Data extracts:
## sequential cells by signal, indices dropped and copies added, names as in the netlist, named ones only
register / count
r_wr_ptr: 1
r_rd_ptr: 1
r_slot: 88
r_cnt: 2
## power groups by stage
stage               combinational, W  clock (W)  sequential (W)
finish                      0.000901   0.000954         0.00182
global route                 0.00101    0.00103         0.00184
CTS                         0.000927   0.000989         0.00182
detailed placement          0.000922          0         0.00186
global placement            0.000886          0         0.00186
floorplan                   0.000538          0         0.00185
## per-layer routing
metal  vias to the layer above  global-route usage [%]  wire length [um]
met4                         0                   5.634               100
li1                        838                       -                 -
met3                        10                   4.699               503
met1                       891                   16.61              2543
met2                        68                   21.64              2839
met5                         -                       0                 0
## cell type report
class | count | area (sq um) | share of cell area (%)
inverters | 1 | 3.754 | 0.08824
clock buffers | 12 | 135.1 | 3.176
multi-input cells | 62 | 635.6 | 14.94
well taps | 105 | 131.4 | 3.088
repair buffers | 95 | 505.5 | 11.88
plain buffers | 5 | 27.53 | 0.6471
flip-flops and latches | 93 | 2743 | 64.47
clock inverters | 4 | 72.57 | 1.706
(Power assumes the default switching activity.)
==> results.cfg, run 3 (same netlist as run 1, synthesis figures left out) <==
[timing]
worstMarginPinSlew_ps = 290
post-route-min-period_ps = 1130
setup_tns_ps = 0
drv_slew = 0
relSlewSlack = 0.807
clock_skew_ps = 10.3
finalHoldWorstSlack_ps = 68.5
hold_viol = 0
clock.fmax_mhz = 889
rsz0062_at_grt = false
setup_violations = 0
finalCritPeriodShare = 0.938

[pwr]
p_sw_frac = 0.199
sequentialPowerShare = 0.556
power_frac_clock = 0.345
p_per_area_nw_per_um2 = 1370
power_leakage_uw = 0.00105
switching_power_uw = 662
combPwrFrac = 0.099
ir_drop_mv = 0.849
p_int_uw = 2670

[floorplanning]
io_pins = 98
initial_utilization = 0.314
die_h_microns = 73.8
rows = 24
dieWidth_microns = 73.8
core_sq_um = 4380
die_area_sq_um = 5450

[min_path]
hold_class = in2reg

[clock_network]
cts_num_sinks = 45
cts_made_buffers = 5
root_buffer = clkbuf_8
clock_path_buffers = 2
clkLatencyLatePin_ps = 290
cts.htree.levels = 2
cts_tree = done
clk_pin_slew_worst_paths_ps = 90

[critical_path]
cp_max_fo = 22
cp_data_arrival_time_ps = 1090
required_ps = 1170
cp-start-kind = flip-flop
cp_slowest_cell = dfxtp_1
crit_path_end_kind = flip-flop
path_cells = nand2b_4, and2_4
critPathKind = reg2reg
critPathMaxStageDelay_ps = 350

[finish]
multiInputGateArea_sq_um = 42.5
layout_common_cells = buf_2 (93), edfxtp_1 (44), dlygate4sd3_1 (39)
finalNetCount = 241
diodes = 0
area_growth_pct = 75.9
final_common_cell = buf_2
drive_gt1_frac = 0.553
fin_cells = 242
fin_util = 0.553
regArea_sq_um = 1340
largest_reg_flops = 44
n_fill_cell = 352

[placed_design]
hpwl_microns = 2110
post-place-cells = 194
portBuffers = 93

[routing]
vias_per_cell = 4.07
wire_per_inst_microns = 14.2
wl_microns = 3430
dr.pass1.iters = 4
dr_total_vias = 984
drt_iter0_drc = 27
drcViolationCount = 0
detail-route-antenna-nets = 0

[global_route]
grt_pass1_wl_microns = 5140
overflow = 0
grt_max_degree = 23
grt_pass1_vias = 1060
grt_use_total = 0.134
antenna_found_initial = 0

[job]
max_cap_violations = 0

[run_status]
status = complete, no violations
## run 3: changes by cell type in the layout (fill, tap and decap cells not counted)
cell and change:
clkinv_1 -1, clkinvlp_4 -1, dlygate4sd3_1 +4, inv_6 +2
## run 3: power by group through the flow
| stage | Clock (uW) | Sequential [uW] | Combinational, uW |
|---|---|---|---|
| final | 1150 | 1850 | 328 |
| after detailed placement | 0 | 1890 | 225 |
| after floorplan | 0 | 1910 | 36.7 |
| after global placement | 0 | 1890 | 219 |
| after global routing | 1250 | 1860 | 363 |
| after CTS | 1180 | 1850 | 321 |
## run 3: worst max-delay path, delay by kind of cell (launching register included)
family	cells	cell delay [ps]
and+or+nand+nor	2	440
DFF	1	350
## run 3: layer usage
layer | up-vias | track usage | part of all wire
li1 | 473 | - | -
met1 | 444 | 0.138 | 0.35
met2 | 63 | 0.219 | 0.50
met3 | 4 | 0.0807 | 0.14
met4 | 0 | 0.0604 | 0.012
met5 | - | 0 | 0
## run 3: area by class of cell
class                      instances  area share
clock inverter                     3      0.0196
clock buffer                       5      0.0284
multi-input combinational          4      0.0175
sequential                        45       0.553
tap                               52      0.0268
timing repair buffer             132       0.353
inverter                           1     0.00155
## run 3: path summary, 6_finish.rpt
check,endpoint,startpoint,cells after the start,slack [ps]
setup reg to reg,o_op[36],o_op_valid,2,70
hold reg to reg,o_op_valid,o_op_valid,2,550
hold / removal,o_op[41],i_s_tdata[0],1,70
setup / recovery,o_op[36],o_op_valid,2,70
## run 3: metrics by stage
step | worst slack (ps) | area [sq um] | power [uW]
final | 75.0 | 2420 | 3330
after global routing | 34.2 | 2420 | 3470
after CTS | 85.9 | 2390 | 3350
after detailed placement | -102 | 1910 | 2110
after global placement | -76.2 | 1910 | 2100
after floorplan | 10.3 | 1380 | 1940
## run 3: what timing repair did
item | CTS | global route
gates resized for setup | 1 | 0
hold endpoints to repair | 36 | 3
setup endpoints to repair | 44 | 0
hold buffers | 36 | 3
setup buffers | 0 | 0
### src/hw/rtl/modem_response_classifier_macros.svh
// Assertion macros for the modem response classifier RTL.
// The assertion forms are included in simulation and left empty for synthesis.
// Each macro expects clk_i and rst_ni in the scope where it is used.
`ifndef MODEM_RESPONSE_CLASSIFIER_MACROS_SVH
`define MODEM_RESPONSE_CLASSIFIER_MACROS_SVH

`ifndef SYNTHESIS

`define MRC_ASSERT(lbl, prop) \
  lbl: assert property (@(posedge clk_i) disable iff (!rst_ni) (prop)) \
    else $error("modem_response_classifier: assertion failed");

`define MRC_ASSERT_NEVER(lbl, cond) \
  lbl: assert property (@(posedge clk_i) disable iff (!rst_ni) !(cond)) \
    else $error("modem_response_classifier: forbidden condition seen");

`else

`define MRC_ASSERT(lbl, prop)

`define MRC_ASSERT_NEVER(lbl, cond)

`endif

`endif

### src/hw/rtl/mrc_pkg.sv
// Package for the modem response classifier: verdict codes, parser phases
// and the result keyword table. It has no dependencies.
`timescale 1ns / 1ps

package mrc_pkg;

  localparam int unsigned NumKw    = 9;
  localparam int unsigned KwSlots  = 16;
  localparam int unsigned KwPosW   = 4;

  typedef enum logic [3:0] {
    VNone      = 4'd0,
    VOk        = 4'd1,
    VError     = 4'd2,
    VConnect   = 4'd3,
    VRing      = 4'd4,
    VBusy      = 4'd5,
    VNoAnswer  = 4'd6,
    VNoCarrier = 4'd7,
    VNoDialTone = 4'd8,
    VUnknown   = 4'd9
  } verdict_e;

  typedef enum logic [5:0] {
    PhFirst  = 6'b000001,
    PhSecond = 6'b000010,
    PhEcho   = 6'b000100,
    PhGap    = 6'b001000,
    PhMatch  = 6'b010000,
    PhDone   = 6'b100000
  } phase_e;

  typedef struct packed {
    logic             hit;
    verdict_e         hit_verdict;
    logic [NumKw-1:0] next_alive;
  } match_res_t;

  localparam logic [7:0] ChNul = 8'h00;
  localparam logic [7:0] ChCr  = 8'h0D;
  localparam logic [7:0] ChLf  = 8'h0A;

  localparam logic [7:0] KwText [NumKw][KwSlots] = '{
    '{"O", "K", 8'd0, 8'd0, 8'd0, 8'd0, 8'd0, 8'd0,
      8'd0, 8'd0, 8'd0, 8'd0, 8'd0, 8'd0, 8'd0, 8'd0},
    '{"E", "R", "R", "O", "R", 8'd0, 8'd0, 8'd0,
      8'd0, 8'd0, 8'd0, 8'd0, 8'd0, 8'd0, 8'd0, 8'd0},
    '{"C", "O", "N", "N", "E", "C", "T", 8'd0,
      8'd0, 8'd0, 8'd0, 8'd0, 8'd0, 8'd0, 8'd0, 8'd0},
    '{"R", "I", "N", "G", 8'd0, 8'd0, 8'd0, 8'd0,
      8'd0, 8'd0, 8'd0, 8'd0, 8'd0, 8'd0, 8'd0, 8'd0},
    '{"B", "U", "S", "Y", 8'd0, 8'd0, 8'd0, 8'd0,
      8'd0, 8'd0, 8'd0, 8'd0, 8'd0, 8'd0, 8'd0, 8'd0},
    '{"N", "O", " ", "A", "N", "S", "W", "E",
      "R", 8'd0, 8'd0, 8'd0, 8'd0, 8'd0, 8'd0, 8'd0},
    '{"N", "O", " ", "C", "A", "R", "R", "I",
      "E", "R", 8'd0, 8'd0, 8'd0, 8'd0, 8'd0, 8'd0},
    '{"N", "O", " ", "D", "I", "A", "L", "T",
      "O", "N", "E", 8'd0, 8'd0, 8'd0, 8'd0, 8'd0},
    '{"N", "O", " ", "D", "I", "A", "L", " ",
      "T", "O", "N", "E", 8'd0, 8'd0, 8'd0, 8'd0}
  };

  localparam logic [KwPosW-1:0] KwLen [NumKw] = '{
    4'd2, 4'd5, 4'd7, 4'd4, 4'd4, 4'd9, 4'd10, 4'd11, 4'd12
  };

  localparam verdict_e KwVerdict [NumKw] = '{
    VOk, VError, VConnect, VRing, VBusy, VNoAnswer, VNoCarrier,
    VNoDialTone, VNoDialTone
  };

endpackage

### src/hw/rtl/mrc_match.sv
// Keyword matcher: compares one folded byte at the current position against
// all keywords still alive. Depends on mrc_pkg.
`timescale 1ns / 1ps

module mrc_match (
  input  logic [7:0]                      ch_i,
  input  logic [mrc_pkg::KwPosW-1:0]      pos_i,
  input  logic [mrc_pkg::NumKw-1:0]       alive_i,
  output mrc_pkg::match_res_t             res_o
);

  logic [mrc_pkg::NumKw-1:0] cmp;
  logic [mrc_pkg::NumKw-1:0] done;

  always_comb begin
    for (int k = 0; k < mrc_pkg::NumKw; k++) begin
      cmp[k]  = alive_i[k] && (pos_i < mrc_pkg::KwLen[k]) &&
                (mrc_pkg::KwText[k][pos_i] == ch_i);
      done[k] = cmp[k] &&
                (({1'b0, pos_i} + 5'd1) == {1'b0, mrc_pkg::KwLen[k]});
    end
  end

  always_comb begin
    res_o.hit         = 1'b0;
    res_o.hit_verdict = mrc_pkg::VNone;
    res_o.next_alive  = cmp;
    for (int k = mrc_pkg::NumKw - 1; k >= 0; k--) begin
      if (done[k]) begin
        res_o.hit         = 1'b1;
        res_o.hit_verdict = mrc_pkg::KwVerdict[k];
      end
    end
  end

endmodule

### src/hw/rtl/modem_response_classifier.sv
// Top level of the modem response classifier: input stage, parser state and
// result register. Depends on mrc_pkg, mrc_match and the assertion macro header.
//
// Takes one reply byte per item and gives one verdict on each item marked last,
// after which the parser returns to its reset state. An accepted byte is held in
// the input register, where the parser state and the keyword matcher process it;
// for a last byte the verdict is then written to the result register. One byte is
// taken every cycle; the input only waits when a last byte is ready while the result
// register still holds an untaken verdict.
`timescale 1ns / 1ps

`include "modem_response_classifier_macros.svh"

module modem_response_classifier (
  input  logic       clk_i,
  input  logic       rst_ni,
  input  logic       in_valid_i,
  output logic       in_ready_o,
  input  logic [7:0] ch_i,
  input  logic       last_i,
  output logic       out_valid_o,
  input  logic       out_ready_i,
  output logic [3:0] verdict_o
);

  logic                              s1_valid_q;
  logic [7:0]                        ch_q;
  logic                              last_q;
  logic                              s1_take;

  mrc_pkg::phase_e                   phase_q, phase_d;
  logic [mrc_pkg::KwPosW-1:0]        pos_q, pos_d;
  logic [mrc_pkg::NumKw-1:0]         alive_q, alive_d;
  mrc_pkg::verdict_e                 decided_q, decided_d;

  logic                              out_valid_q;
  mrc_pkg::verdict_e                 verdict_q, verdict_d;

  logic [7:0]                        ch_up;
  logic                              crlf;
  logic                              is_nul;
  mrc_pkg::match_res_t               mres;

  assign s1_take    = s1_valid_q && !(last_q && out_valid_q && !out_ready_i);
  assign in_ready_o = !s1_valid_q || s1_take;

  always_ff @(posedge clk_i or negedge rst_ni) begin
    if (!rst_ni) begin
      s1_valid_q <= 1'b0;
    end else if (in_ready_o) begin
      s1_valid_q <= in_valid_i;
    end
  end

  always_ff @(posedge clk_i) begin
    if (in_ready_o && in_valid_i) begin
      ch_q   <= ch_i;
      last_q <= last_i;
    end
  end

  assign ch_up  = ((ch_q >= "a") && (ch_q <= "z")) ? (ch_q - 8'd32) : ch_q;
  assign crlf   = (ch_q == mrc_pkg::ChCr) || (ch_q == mrc_pkg::ChLf);
  assign is_nul = (ch_q == mrc_pkg::ChNul);

  mrc_match u_match (
    .ch_i    (ch_up),
    .pos_i   (pos_q),
    .alive_i (alive_q),
    .res_o   (mres)
  );

  always_comb begin
    logic gap_path;
    logic match_path;
    gap_path   = 1'b0;
    match_path = 1'b0;
    phase_d    = phase_q;
    pos_d      = pos_q;
    alive_d    = alive_q;
    decided_d  = decided_q;
    verdict_d  = mrc_pkg::VNone;

    unique case (phase_q)
      mrc_pkg::PhFirst: begin
        if (ch_up == "A") begin
          phase_d = mrc_pkg::PhSecond;
        end else begin
          phase_d  = mrc_pkg::PhGap;
          gap_path = 1'b1;
        end
      end
      mrc_pkg::PhSecond: begin
        if (ch_up == "T") begin
          phase_d = mrc_pkg::PhEcho;
        end else begin
          phase_d   = mrc_pkg::PhDone;
          decided_d = mrc_pkg::VUnknown;
        end
      end
      mrc_pkg::PhEcho: begin
        if (is_nul) begin
          phase_d   = mrc_pkg::PhDone;
          decided_d = mrc_pkg::VNone;
        end else if (crlf) begin
          phase_d = mrc_pkg::PhGap;
        end
      end
      mrc_pkg::PhGap: begin
        gap_path = 1'b1;
      end
      mrc_pkg::PhMatch: begin
        if (is_nul) begin
          phase_d   = mrc_pkg::PhDone;
          decided_d = mrc_pkg::VUnknown;
        end else begin
          match_path = 1'b1;
        end
      end
      mrc_pkg::PhDone: begin
      end
      default: begin
      end
    endcase

    if (gap_path) begin
      if (is_nul) begin
        phase_d   = mrc_pkg::PhDone;
        decided_d = mrc_pkg::VNone;
      end else if (!crlf) begin
        match_path = 1'b1;
      end
    end

    if (match_path) begin
      if (mres.hit) begin
        phase_d   = mrc_pkg::PhDone;
        decided_d = mres.hit_verdict;
      end else if (mres.next_alive == '0) begin
        phase_d   = mrc_pkg::PhDone;
        decided_d = mrc_pkg::VUnknown;
      end else begin
        phase_d = mrc_pkg::PhMatch;
        alive_d = mres.next_alive;
        pos_d   = pos_q + mrc_pkg::KwPosW'(1);
      end
    end

    if (phase_d == mrc_pkg::PhDone) begin
      verdict_d = decided_d;
    end else if ((phase_d == mrc_pkg::PhMatch) || (phase_d == mrc_pkg::PhSecond)) begin
      verdict_d = mrc_pkg::VUnknown;
    end

    if (last_q) begin
      phase_d   = mrc_pkg::PhFirst;
      pos_d     = '0;
      alive_d   = '1;
      decided_d = mrc_pkg::VNone;
    end
  end

  always_ff @(posedge clk_i or negedge rst_ni) begin
    if (!rst_ni) begin
      phase_q   <= mrc_pkg::PhFirst;
      pos_q     <= '0;
      alive_q   <= '1;
      decided_q <= mrc_pkg::VNone;
    end else if (s1_take) begin
      phase_q   <= phase_d;
      pos_q     <= pos_d;
      alive_q   <= alive_d;
      decided_q <= decided_d;
    end
  end

  always_ff @(posedge clk_i or negedge rst_ni) begin
    if (!rst_ni) begin
      out_valid_q <= 1'b0;
    end else if (s1_take && last_q) begin
      out_valid_q <= 1'b1;
    end else if (out_ready_i) begin
      out_valid_q <= 1'b0;
    end
  end

  always_ff @(posedge clk_i) begin
    if (s1_take && last_q) begin
      verdict_q <= verdict_d;
    end
  end

  assign out_valid_o = out_valid_q;
  assign verdict_o   = verdict_q;

  `MRC_ASSERT(a_last_gives_result, (s1_take && last_q) |=> out_valid_q)
  `MRC_ASSERT(a_last_clears_state, (s1_take && last_q) |=>
      ((phase_q == mrc_pkg::PhFirst) && (pos_q == '0) && (alive_q == '1)))
  `MRC_ASSERT(a_verdict_in_range, out_valid_q |-> (verdict_q <= mrc_pkg::VUnknown))
  `MRC_ASSERT_NEVER(a_alive_never_empty, alive_q == '0)

endmodule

Task description: All lines in the records with the string "flip" should be copied out.

Solved exercise:
flip-flops and latches | 93 | 2743 | 64.47
cp-start-kind = flip-flop
crit_path_end_kind = flip-flop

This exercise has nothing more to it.